Class 10: Circles – Lecture Notes (II) – ICSE / ISC / CBSE Mathematics Portal for K12 Students

c20 Arc and it’s types:

An arc is any part of the circumference.
A chord divides the circumference of a circle in two parts or two arcs.
The arc which is less than the semi-circle is called minor arc while the one that is larger then than the semi-circle is called major arc.
A segment is the part of the circle bounded by an arc and a chord.

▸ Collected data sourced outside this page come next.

### src/rtl/seq_frame_pkg.sv
`default_nettype none
// ============================================================================
// Module   : seq_frame_pkg
// Purpose  : Shared constants for the word-to-serial pattern sequencer:
//            FSM state encoding and the power-up detection pattern.
// Revision : 1.0  initial release
// ============================================================================
package seq_frame_pkg;

  // FSM state encoding (2-bit, legacy-compatible constants)
  localparam logic [1:0] C_ST_IDLE   = 2'b00;
  localparam logic [1:0] C_ST_SHIFT  = 2'b01;
  localparam logic [1:0] C_ST_REPORT = 2'b10;

  // Pattern loaded into the detector on reset (MSB arrives first)
  localparam logic [4:0] C_RST_PAT   = 5'b10110;

endpackage : seq_frame_pkg
`default_nettype wire

### src/rtl/seq_frame_ctrl_pat_det.sv
`default_nettype none
// ============================================================================
// Module   : pat_det
// Purpose  : Programmable overlapping Mealy pattern detector. Holds the
//            pattern register, the last PAT_W-1 bits of history and a
//            saturating count of how many history bits are valid.
// Ports    : clk    - clock, rising edge
//            rst    - asynchronous reset, active low
//            load   - load pat into the pattern register, clear history
//            pat    - new pattern (MSB is first-arriving bit)
//            clr    - clear history only
//            bit_en - consume bit_in on this clock edge
//            bit_in - current serial bit
//            match  - combinational: history plus bit_in equals pattern
// Revision : 1.0  initial release
// ============================================================================
module pat_det
  import seq_frame_pkg::*;
#(
  parameter int               PAT_W   = 5,
  parameter logic [PAT_W-1:0] RST_PAT = PAT_W'(C_RST_PAT)
) (
  input  logic             clk,
  input  logic             rst,
  input  logic             load,
  input  logic [PAT_W-1:0] pat,
  input  logic             clr,
  input  logic             bit_en,
  input  logic             bit_in,
  output logic             match
);

  localparam int              SEEN_W     = $clog2(PAT_W);
  localparam logic [SEEN_W-1:0] C_SEEN_MAX = SEEN_W'(PAT_W - 1);

  logic [PAT_W-1:0]  r_pat;
  logic [PAT_W-2:0]  r_hist;
  logic [SEEN_W-1:0] r_seen;
  logic [PAT_W-2:0]  w_hist_nxt;

  // A two-bit pattern keeps only one history bit, so the shift degenerates.
  generate
    if (PAT_W == 2) begin : g_hist_one
      assign w_hist_nxt = bit_in;
    end else begin : g_hist_wide
      assign w_hist_nxt = {r_hist[PAT_W-3:0], bit_in};
    end
  endgenerate

  // Match only once a full PAT_W-1 bits of history exist since the last clear.
  assign match = ({r_hist, bit_in} == r_pat) && (r_seen == C_SEEN_MAX);

  always_ff @(posedge clk or negedge rst) begin
    if (!rst) begin
      r_pat  <= RST_PAT;
      r_hist <= '0;
      r_seen <= '0;
    end else if (load) begin
      r_pat  <= pat;
      r_hist <= '0;
      r_seen <= '0;
    end else if (clr) begin
      r_hist <= '0;
      r_seen <= '0;
    end else if (bit_en) begin
      r_hist <= w_hist_nxt;
      if (r_seen != C_SEEN_MAX) begin
        r_seen <= r_seen + SEEN_W'(1);
      end
    end
  end

endmodule : pat_det
`default_nettype wire

### src/rtl/seq_frame_ctrl.sv
`default_nettype none
// ============================================================================
// Module   : seq_frame_ctrl
// Purpose  : Accepts a parallel word over valid/ready, feeds it MSB-first
//            one bit per clock into pat_det, and reports the number of
//            matches plus a per-bit match bitmap over a valid/ready port.
// Ports    : clk       - clock, rising edge
//            rst       - asynchronous reset, active low
//            cfg_we    - pattern write strobe (effective in IDLE only)
//            cfg_pat   - new pattern
//            cont      - sampled at accept; 1 keeps detector history
//            in_valid  - input word valid
//            in_ready  - input ready (IDLE and no cfg write)
//            in_data   - input word
//            out_valid - result valid (REPORT)
//            out_ready - result accepted
//            out_count - number of matches in the word
//            match_map - bit k set when a match completed on in_data[k]
// Revision : 1.0  initial release
// ============================================================================
module seq_frame_ctrl
  import seq_frame_pkg::*;
#(
  parameter int               DATA_W  = 16,
  parameter int               PAT_W   = 5,
  parameter logic [PAT_W-1:0] RST_PAT = PAT_W'(C_RST_PAT),
  parameter int               CNT_W   = $clog2(DATA_W + 1)
) (
  input  logic              clk,
  input  logic              rst,
  input  logic              cfg_we,
  input  logic [PAT_W-1:0]  cfg_pat,
  input  logic              cont,
  input  logic              in_valid,
  output logic              in_ready,
  input  logic [DATA_W-1:0] in_data,
  output logic              out_valid,
  input  logic              out_ready,
  output logic [CNT_W-1:0]  out_count,
  output logic [DATA_W-1:0] match_map
);

  localparam int               IDX_W      = $clog2(DATA_W);
  localparam logic [IDX_W-1:0] C_IDX_LAST = IDX_W'(DATA_W - 1);

  logic [1:0]        r_state;
  logic [DATA_W-1:0] r_word;
  logic [IDX_W-1:0]  r_idx;
  logic [CNT_W-1:0]  r_count;
  logic [DATA_W-1:0] r_map;

  logic w_idle;
  logic w_shift;
  logic w_accept;
  logic w_load;
  logic w_clr;
  logic w_match;
  logic w_hit;

  assign w_idle   = (r_state == C_ST_IDLE);
  assign w_shift  = (r_state == C_ST_SHIFT);
  assign in_ready = w_idle && !cfg_we;
  assign w_accept = in_valid && in_ready;
  assign w_load   = w_idle && cfg_we;
  assign w_clr    = w_accept && !cont;
  assign w_hit    = w_shift && w_match;

  assign out_valid = (r_state == C_ST_REPORT);
  assign out_count = r_count;
  assign match_map = r_map;

  // The word register shifts left so the current bit is always its MSB.
  pat_det #(
    .PAT_W   (PAT_W),
    .RST_PAT (RST_PAT)
  ) u_pat_det (
    .clk    (clk),
    .rst    (rst),
    .load   (w_load),
    .pat    (cfg_pat),
    .clr    (w_clr),
    .bit_en (w_shift),
    .bit_in (r_word[DATA_W-1]),
    .match  (w_match)
  );

  always_ff @(posedge clk or negedge rst) begin
    if (!rst) begin
      r_state <= C_ST_IDLE;
      r_word  <= '0;
      r_idx   <= '0;
      r_count <= '0;
      r_map   <= '0;
    end else begin
      case (r_state)
        C_ST_IDLE: begin
          if (w_accept) begin
            r_word  <= in_data;
            r_idx   <= '0;
            r_count <= '0;
            r_map   <= '0;
            r_state <= C_ST_SHIFT;
          end
        end
        C_ST_SHIFT: begin
          r_word  <= {r_word[DATA_W-2:0], 1'b0};
          // Shifting the map left lands the first bit's flag at DATA_W-1
          // after DATA_W steps, matching its position in the input word.
          r_map   <= {r_map[DATA_W-2:0], w_hit};
          r_count <= r_count + CNT_W'(w_hit);
          r_idx   <= r_idx + IDX_W'(1);
          if (r_idx == C_IDX_LAST) begin
            r_state <= C_ST_REPORT;
          end
        end
        C_ST_REPORT: begin
          if (out_ready) begin
            r_state <= C_ST_IDLE;
          end
        end
        default: r_state <= C_ST_IDLE;
      endcase
    end
  end

endmodule : seq_frame_ctrl
`default_nettype wire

Theorem 9: The angle which an arc of a circle subtends at the center is double that which it subtends on any point of the part of the circumference.

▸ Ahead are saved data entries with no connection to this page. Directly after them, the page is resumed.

[config.mk]
export PLATFORM = sky130hd
export DESIGN_NAME = noc_run_ctrl
export DESIGN_NICKNAME = d
export VERILOG_FILES = /design/src/rtl/noc_run_ctrl.sv
export SDC_FILE = /design/constraint.sdc
export NUM_CORES = 1
export LEC_CHECK = 0
export ABC_AREA = 1
export CAP_MARGIN = 20
export CORE_MARGIN = 3
export CORE_UTILIZATION = 60
export DETAILED_ROUTE_END_ITERATION = 12
export GPL_ROUTABILITY_DRIVEN = 0
export PLACE_DENSITY = 0.89
export SLEW_MARGIN = 20
export SYNTH_ARGS = -nofsm -noshare
export SYNTH_HDL_FRONTEND = slang
export SYNTH_SLANG_ARGS = --single-unit
[constraint.sdc]
create_clock -name clk -period 19.27 [get_ports clk]
set_input_delay 2.8905 -clock clk [delete_from_list [all_inputs] [get_ports clk]]
set_output_delay 2.8905 -clock clk [all_outputs]
set_load 0.01 [all_outputs]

Given: $O$ is the center of the given circle. $\widehat{APB}$ subtends $\angle AOB$ at the center and $\angle ACB$ at a point $C$ on the circumference.

To Prove: $\angle AOB = 2 \angle ACB$

Proof: In $\triangle AOC$ ,

$OA = OC$ (Radius of the same circle)

Therefore $\angle OAC = \angle OCA$ (angle opposite to the equal sides of a triangle are equal)

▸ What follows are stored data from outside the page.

===== config.mk =====
export PLATFORM = sky130hd
export DESIGN_NAME = sample_mac_pipe
export DESIGN_NICKNAME = d
export VERILOG_FILES = /design/src/rtl/sample_mac_pipe.sv
export SDC_FILE = /design/constraint.sdc
export NUM_CORES = 1
export LEC_CHECK = 0
export CAP_MARGIN = 10
export CORE_AREA = 2 2 93 162
export DETAILED_ROUTE_END_ITERATION = 7
export DIE_AREA = 0 0 95 164
export DONT_BUFFER_PORTS = 1
export PLACE_DENSITY_LB_ADDON = 0.12
export SYNTH_ARGS = -nofsm -noshare
export SYNTH_HDL_FRONTEND = slang
export SYNTH_SLANG_ARGS = --single-unit

===== constraint.sdc =====
create_clock -name clk -period 5.9 [get_ports clk]
set_clock_uncertainty 0.2 [all_clocks]
set_input_delay 1.18 -clock clk [delete_from_list [all_inputs] [get_ports clk]]
set_output_delay 1.18 -clock clk [all_outputs]
set_load 0.02 [all_outputs]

$\angle AOD = \angle OAC + \angle OCA$ (exterior angle of a $\triangle =$ sum of the opposite interior angles)

$= \angle OCA + \angle OCA$

$= 2 \angle OCA$

Similarly in $\triangle BOC, \angle BOD = 2 \angle OCB$

Hence $\angle AOB = \angle AOD + \angle BOD$

$= 2 \angle OCA + 2 \angle OCB$

$= 2 ( \angle OCA + \angle OCB)$

$= 2 \angle ACB$ .

Hence Proved.

Similarly, if you look at the following figures you will see that:

i) $\angle AOB = 2 \angle APB$

ii) $Reflex \ \angle AOB = 2 \angle APB$

Theorem 10: Angles in the same segment of a circle are equal.

Given: A center with center $O$ . $\angle ACB \ and \ \angle ADB$ are in the same segment of the circle.

To Prove: $\angle ACB = \angle ADB$

Proof: From Theorem 9, we know that

$\angle AOB = 2 \angle ACB$ (angle at the center is twice the angle at the remaining circumference)

Similarly $\angle AOB = 2 \angle ADB$ (angle at the center is twice the angle at the remaining circumference)

This implies that $\angle ACB = \angle ADB$ .

Hence Proved.

Similarly, in the adjoining figure

i) $\angle DAB = \angle DCB$ (Angles in the same segment)

ii) $\angle ADC = \angle ABC$ (Angles in the same segment)

Theorem 11: The angle in a semi circle is a right angle.

Given: A circle with center $O$ . $AB$ is the diameter and $\angle ACB$ is the angle of semi- circle.

To Prove: $\angle ACB = 90^o$

Proof: $\angle AOB = 2 \angle ACB$ (angle at the center is twice the angle at the remaining circumference)

Given $\angle AOB = 180^o$ (straight line)

$\Rightarrow 180^o=2 \angle ACB$

$\Rightarrow \angle ACB = 90^o$ .

Hence Proved.

Cyclic Properties

Theorem 12: The opposite angles of a cyclic quadrilateral inscribed in a circle are supplementary.

Given: A circle with center $O$ . A quadrilateral $ABCD$ inscribed in a circle.

To Prove: $\angle ABC + \angle ADC = 180^o \ and \ \angle BAD + \angle BCD = 180^o$

Proof: $\angle AOC = 2 \angle ADC$ (angle at the center is twice the angle at the remaining circumference)

$\displaystyle \Rightarrow \angle ADC = \frac{1}{2} \angle AOC$

$\displaystyle \text{ Similarly } \angle ABC = \frac{1}{2} \text{ reflex } \angle AOC$

Adding the two

$\displaystyle \angle ABC + \angle ADC = \frac{1}{2} \angle AOC + \frac{1}{2} \text{ reflex } \angle AOC$

$\displaystyle = \frac{1}{2} (\angle AOC + \text{ reflex } \angle AOC) = \frac{1}{2} \times 360^o = 180^o$

$\displaystyle (\text{ Reflex } \angle AOC + \angle AOC = 360^o)$

Similarly we can prove that $\displaystyle \angle BAD + \angle BCD = 180^o$ .

Hence Proved.

Note:

If the opposite angles of a quadrilateral are supplementary, then the quadrilateral is cyclic
The angle in the major segment is acute and the angle in the minor segment is obtuse. i.e. $\angle ABC < 90^o$ while $\angle ADC > 90^o$